Stored items
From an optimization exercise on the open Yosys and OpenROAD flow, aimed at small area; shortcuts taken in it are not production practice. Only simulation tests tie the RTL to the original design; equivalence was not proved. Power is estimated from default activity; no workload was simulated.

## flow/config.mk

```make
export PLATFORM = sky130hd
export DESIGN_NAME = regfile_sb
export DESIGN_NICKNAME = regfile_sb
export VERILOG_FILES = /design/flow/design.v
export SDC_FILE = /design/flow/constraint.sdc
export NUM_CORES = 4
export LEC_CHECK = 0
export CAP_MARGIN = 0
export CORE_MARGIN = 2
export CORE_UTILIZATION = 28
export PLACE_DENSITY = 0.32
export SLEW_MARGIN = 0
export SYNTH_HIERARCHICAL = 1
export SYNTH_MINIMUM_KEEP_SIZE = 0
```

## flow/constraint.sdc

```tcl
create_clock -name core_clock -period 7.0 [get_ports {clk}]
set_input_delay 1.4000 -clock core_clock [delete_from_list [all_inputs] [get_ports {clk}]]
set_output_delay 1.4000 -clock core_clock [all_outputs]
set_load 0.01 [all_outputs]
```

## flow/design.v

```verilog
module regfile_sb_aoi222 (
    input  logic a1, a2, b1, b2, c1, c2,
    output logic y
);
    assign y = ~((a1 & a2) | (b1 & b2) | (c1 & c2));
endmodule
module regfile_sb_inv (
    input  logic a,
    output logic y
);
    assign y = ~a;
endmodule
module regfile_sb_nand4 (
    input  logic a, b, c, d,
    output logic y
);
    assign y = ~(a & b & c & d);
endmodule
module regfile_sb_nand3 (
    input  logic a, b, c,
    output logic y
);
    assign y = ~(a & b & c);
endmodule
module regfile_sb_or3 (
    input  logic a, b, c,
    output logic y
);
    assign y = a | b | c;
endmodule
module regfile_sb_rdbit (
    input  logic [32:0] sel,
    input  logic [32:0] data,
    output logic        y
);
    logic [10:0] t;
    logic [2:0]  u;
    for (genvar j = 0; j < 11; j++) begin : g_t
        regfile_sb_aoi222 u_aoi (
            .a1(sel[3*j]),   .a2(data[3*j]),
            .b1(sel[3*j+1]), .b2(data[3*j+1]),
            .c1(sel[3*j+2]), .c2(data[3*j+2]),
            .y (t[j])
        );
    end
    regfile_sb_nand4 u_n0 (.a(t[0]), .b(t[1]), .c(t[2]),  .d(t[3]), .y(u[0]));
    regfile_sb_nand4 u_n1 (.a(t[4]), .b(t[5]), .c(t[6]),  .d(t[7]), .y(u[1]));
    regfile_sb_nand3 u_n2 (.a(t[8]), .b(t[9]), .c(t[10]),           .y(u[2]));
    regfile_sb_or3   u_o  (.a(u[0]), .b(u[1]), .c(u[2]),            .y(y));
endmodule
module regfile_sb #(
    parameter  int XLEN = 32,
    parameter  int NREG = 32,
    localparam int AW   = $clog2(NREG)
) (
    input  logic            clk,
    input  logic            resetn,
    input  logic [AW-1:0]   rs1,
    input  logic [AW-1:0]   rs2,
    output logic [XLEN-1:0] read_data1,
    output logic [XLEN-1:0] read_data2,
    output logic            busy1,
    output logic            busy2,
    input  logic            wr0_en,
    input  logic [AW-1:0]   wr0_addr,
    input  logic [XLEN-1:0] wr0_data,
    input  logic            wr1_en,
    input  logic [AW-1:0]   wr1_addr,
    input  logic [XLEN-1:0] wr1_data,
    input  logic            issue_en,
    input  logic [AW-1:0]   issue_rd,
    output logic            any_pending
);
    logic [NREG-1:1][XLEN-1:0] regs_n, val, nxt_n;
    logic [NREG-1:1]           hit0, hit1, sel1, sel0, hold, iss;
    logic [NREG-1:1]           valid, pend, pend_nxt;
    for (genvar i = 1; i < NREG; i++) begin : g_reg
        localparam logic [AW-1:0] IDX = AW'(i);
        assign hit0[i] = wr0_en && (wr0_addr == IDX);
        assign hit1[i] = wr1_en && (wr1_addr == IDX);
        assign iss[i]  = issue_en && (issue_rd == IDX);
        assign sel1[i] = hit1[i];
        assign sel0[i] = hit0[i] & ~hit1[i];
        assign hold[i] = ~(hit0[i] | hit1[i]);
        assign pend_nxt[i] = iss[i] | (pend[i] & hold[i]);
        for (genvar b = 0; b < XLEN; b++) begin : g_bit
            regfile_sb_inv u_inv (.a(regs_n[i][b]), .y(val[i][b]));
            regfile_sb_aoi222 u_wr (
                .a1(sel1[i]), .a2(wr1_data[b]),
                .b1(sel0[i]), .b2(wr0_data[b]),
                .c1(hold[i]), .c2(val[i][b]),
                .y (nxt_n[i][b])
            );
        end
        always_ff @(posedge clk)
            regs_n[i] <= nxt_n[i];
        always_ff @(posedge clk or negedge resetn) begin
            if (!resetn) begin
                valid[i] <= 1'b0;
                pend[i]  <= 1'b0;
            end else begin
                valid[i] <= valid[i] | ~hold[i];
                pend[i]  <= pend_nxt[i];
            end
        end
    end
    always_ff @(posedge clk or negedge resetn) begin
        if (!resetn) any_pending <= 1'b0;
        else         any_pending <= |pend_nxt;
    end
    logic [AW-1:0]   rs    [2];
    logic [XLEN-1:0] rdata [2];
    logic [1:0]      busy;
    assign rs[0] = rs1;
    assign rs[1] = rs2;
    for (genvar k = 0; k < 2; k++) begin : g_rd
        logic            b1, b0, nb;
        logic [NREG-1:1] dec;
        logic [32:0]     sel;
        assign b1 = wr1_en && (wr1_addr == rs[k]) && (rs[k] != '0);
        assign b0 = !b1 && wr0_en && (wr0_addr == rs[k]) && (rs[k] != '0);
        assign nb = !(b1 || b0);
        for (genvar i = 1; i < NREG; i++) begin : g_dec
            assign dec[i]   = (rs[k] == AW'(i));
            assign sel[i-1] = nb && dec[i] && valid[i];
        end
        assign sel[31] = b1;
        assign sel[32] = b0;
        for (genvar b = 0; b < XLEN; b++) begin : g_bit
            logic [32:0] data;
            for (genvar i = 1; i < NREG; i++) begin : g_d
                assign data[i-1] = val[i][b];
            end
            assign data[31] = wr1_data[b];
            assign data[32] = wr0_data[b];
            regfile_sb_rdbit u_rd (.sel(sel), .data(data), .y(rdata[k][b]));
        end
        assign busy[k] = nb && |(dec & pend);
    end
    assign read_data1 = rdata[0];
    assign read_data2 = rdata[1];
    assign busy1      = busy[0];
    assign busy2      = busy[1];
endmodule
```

--

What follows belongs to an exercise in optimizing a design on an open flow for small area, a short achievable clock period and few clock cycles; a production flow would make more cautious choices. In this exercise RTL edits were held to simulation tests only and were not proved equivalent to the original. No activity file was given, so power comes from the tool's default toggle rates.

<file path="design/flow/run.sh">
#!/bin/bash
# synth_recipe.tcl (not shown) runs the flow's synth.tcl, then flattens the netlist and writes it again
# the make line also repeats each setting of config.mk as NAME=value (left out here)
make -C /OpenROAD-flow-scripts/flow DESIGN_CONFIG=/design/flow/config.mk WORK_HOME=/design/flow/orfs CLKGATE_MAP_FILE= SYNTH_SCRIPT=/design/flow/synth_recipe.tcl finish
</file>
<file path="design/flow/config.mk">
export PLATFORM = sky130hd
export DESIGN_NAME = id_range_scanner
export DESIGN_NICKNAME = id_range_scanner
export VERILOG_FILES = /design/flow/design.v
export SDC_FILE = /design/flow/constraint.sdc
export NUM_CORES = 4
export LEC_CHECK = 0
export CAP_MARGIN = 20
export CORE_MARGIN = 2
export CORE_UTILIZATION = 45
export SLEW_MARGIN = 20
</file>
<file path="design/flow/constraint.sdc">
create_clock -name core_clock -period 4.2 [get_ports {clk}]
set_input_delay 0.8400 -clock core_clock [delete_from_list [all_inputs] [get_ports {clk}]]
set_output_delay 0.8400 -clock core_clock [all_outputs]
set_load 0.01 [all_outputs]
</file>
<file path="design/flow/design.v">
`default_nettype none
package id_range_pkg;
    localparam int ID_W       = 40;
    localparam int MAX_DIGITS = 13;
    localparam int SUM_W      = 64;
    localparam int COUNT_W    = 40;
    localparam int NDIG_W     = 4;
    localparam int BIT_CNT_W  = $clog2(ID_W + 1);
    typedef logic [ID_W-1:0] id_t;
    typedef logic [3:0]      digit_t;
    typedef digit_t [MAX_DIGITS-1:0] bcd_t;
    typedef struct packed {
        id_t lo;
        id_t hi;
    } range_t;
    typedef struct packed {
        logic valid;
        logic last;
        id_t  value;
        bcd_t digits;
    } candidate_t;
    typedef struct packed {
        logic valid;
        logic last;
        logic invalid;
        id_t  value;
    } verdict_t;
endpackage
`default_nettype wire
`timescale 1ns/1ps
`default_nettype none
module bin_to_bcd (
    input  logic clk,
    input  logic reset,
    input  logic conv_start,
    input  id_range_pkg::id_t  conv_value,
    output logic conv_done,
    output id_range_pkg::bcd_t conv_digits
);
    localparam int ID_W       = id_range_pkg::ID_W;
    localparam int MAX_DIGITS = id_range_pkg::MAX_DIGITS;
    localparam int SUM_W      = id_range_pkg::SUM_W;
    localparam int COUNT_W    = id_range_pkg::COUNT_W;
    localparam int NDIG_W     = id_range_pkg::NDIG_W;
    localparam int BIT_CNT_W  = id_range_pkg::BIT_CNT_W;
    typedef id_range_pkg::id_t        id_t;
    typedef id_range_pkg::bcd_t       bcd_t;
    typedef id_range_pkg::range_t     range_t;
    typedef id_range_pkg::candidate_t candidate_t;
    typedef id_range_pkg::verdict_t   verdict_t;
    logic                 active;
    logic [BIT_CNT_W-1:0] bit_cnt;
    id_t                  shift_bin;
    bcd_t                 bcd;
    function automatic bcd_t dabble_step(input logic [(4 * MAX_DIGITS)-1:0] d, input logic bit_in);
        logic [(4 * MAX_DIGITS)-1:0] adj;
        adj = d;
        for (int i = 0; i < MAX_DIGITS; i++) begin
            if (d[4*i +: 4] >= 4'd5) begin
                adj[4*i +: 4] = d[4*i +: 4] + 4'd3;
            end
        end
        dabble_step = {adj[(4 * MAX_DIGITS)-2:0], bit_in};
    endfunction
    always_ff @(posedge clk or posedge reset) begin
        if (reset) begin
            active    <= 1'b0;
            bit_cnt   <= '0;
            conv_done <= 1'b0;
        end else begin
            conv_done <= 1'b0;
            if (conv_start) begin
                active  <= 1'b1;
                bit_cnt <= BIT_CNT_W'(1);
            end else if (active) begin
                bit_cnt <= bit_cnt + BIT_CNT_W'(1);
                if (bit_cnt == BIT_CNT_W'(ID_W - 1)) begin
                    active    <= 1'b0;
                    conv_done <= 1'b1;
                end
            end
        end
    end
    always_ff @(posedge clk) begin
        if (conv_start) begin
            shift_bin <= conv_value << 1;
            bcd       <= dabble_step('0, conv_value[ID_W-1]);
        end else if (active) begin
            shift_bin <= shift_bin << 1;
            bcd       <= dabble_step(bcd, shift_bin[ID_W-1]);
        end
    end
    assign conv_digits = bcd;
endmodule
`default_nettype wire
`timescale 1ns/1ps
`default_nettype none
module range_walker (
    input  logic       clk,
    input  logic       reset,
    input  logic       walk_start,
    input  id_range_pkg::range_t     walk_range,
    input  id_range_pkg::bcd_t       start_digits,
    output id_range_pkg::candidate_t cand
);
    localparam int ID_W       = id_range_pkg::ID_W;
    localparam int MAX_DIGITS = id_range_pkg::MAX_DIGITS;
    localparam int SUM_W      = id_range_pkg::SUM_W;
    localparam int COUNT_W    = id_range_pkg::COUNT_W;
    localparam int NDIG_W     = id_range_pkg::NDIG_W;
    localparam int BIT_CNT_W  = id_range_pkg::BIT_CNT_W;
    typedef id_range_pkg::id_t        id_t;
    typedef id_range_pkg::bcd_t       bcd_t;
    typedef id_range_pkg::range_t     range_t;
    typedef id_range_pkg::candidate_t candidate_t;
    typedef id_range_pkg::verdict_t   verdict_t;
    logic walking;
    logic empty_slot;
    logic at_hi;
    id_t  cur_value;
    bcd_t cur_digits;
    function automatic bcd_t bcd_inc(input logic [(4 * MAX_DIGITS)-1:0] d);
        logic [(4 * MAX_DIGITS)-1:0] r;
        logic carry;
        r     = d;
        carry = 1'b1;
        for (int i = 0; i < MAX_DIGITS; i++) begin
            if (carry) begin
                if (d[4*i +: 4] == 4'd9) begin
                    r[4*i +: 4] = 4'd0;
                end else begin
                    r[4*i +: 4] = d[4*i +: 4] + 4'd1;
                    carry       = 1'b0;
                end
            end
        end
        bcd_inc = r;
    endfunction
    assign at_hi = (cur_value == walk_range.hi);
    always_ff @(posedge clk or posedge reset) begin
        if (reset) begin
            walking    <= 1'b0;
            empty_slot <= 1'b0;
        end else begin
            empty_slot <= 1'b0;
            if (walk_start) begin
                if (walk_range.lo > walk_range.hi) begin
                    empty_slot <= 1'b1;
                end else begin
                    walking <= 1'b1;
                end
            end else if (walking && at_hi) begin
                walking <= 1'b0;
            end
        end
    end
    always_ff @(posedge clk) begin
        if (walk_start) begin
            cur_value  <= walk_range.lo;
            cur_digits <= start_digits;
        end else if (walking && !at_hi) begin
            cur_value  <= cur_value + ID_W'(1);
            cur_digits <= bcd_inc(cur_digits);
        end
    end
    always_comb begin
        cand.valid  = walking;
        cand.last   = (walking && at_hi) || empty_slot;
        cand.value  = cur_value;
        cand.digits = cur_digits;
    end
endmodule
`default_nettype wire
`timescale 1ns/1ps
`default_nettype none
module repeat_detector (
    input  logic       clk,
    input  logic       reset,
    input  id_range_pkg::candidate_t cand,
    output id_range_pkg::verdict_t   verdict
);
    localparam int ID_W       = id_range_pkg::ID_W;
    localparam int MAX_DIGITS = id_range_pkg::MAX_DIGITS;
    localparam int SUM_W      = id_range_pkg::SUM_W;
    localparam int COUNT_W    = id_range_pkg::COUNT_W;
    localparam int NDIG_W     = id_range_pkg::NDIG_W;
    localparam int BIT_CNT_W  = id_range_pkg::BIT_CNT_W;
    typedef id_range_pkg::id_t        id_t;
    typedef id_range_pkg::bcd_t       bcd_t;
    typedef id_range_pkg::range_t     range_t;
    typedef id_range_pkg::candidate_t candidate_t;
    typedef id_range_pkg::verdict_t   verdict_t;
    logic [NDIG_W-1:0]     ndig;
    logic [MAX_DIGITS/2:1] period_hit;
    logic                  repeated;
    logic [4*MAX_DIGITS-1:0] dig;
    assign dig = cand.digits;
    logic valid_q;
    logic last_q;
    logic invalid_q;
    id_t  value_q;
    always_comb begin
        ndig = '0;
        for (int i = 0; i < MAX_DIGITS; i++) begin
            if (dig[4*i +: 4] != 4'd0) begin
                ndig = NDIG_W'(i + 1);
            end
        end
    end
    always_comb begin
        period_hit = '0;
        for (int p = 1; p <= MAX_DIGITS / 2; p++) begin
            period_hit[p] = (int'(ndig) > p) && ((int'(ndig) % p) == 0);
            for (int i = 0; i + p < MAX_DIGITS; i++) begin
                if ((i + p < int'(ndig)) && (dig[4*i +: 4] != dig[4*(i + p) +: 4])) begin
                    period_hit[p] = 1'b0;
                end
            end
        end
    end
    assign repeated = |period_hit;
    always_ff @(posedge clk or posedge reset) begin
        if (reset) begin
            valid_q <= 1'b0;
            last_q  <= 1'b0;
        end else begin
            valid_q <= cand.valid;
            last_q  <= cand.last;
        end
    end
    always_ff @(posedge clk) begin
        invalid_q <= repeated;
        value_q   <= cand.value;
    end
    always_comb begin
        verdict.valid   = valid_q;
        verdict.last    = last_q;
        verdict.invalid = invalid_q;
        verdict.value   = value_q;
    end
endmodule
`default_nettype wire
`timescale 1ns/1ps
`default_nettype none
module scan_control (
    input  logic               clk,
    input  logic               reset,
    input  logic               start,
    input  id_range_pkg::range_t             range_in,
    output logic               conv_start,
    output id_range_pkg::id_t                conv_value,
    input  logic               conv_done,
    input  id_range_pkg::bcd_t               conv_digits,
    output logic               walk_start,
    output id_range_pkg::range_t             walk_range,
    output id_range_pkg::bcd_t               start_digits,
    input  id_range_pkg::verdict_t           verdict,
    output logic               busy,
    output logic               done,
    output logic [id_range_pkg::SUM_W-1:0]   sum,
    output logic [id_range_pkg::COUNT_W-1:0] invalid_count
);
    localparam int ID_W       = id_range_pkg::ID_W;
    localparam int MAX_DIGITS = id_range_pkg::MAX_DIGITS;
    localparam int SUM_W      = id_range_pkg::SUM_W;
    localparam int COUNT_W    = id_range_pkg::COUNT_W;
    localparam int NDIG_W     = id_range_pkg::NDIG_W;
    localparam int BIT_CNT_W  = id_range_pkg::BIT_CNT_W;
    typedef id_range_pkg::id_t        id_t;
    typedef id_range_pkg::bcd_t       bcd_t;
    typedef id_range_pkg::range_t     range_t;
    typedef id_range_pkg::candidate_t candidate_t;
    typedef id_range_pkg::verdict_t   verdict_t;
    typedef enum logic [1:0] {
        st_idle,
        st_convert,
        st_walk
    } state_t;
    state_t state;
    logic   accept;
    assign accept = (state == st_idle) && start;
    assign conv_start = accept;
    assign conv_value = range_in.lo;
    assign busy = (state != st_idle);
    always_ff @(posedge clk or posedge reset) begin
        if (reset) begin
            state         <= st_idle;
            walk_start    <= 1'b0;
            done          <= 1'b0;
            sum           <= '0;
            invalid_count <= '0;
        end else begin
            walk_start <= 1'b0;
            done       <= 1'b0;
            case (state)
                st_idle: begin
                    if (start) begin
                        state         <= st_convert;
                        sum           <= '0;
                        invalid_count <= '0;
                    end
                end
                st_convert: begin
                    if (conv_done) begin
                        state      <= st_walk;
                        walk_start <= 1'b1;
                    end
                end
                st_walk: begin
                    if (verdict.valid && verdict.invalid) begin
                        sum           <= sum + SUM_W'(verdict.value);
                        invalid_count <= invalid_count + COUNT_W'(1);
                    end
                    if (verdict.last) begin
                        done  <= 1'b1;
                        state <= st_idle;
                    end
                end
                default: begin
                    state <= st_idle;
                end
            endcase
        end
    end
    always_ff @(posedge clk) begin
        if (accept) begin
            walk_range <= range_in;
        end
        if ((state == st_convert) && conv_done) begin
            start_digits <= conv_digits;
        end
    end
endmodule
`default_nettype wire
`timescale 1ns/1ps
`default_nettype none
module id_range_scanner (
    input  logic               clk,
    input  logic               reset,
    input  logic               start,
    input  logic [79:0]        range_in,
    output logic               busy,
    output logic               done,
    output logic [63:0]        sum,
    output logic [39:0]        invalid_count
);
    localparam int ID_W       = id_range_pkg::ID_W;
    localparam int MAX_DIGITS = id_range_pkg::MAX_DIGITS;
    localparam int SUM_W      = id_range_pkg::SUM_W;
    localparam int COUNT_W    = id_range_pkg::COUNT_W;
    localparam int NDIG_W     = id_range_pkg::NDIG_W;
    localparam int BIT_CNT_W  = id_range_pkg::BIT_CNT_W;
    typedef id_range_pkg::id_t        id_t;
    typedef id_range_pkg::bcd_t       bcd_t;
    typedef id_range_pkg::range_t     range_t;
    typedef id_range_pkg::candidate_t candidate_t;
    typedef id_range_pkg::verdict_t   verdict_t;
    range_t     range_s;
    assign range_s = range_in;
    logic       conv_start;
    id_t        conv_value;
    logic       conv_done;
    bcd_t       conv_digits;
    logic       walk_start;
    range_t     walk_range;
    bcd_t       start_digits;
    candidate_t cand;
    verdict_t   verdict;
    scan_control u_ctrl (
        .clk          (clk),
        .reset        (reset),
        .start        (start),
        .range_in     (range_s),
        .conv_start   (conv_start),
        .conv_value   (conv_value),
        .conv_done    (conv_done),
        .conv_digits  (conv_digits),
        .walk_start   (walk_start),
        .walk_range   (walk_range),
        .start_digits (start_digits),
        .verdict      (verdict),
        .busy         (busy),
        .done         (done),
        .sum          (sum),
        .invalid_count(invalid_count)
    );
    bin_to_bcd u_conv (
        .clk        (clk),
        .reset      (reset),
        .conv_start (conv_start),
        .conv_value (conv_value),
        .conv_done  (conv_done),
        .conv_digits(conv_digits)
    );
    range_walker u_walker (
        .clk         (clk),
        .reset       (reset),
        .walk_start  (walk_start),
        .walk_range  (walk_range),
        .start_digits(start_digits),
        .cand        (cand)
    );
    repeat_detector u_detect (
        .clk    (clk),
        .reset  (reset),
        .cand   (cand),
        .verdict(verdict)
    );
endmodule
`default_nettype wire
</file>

## What you need to do
Where a line of the entries contains the word "simulation", copy that line.

## Task output
From an optimization exercise on the open Yosys and OpenROAD flow, aimed at small area; shortcuts taken in it are not production practice. Only simulation tests tie the RTL to the original design; equivalence was not proved. Power is estimated from default activity; no workload was simulated.
What follows belongs to an exercise in optimizing a design on an open flow for small area, a short achievable clock period and few clock cycles; a production flow would make more cautious choices. In this exercise RTL edits were held to simulation tests only and were not proved equivalent to the original. No activity file was given, so power comes from the tool's default toggle rates.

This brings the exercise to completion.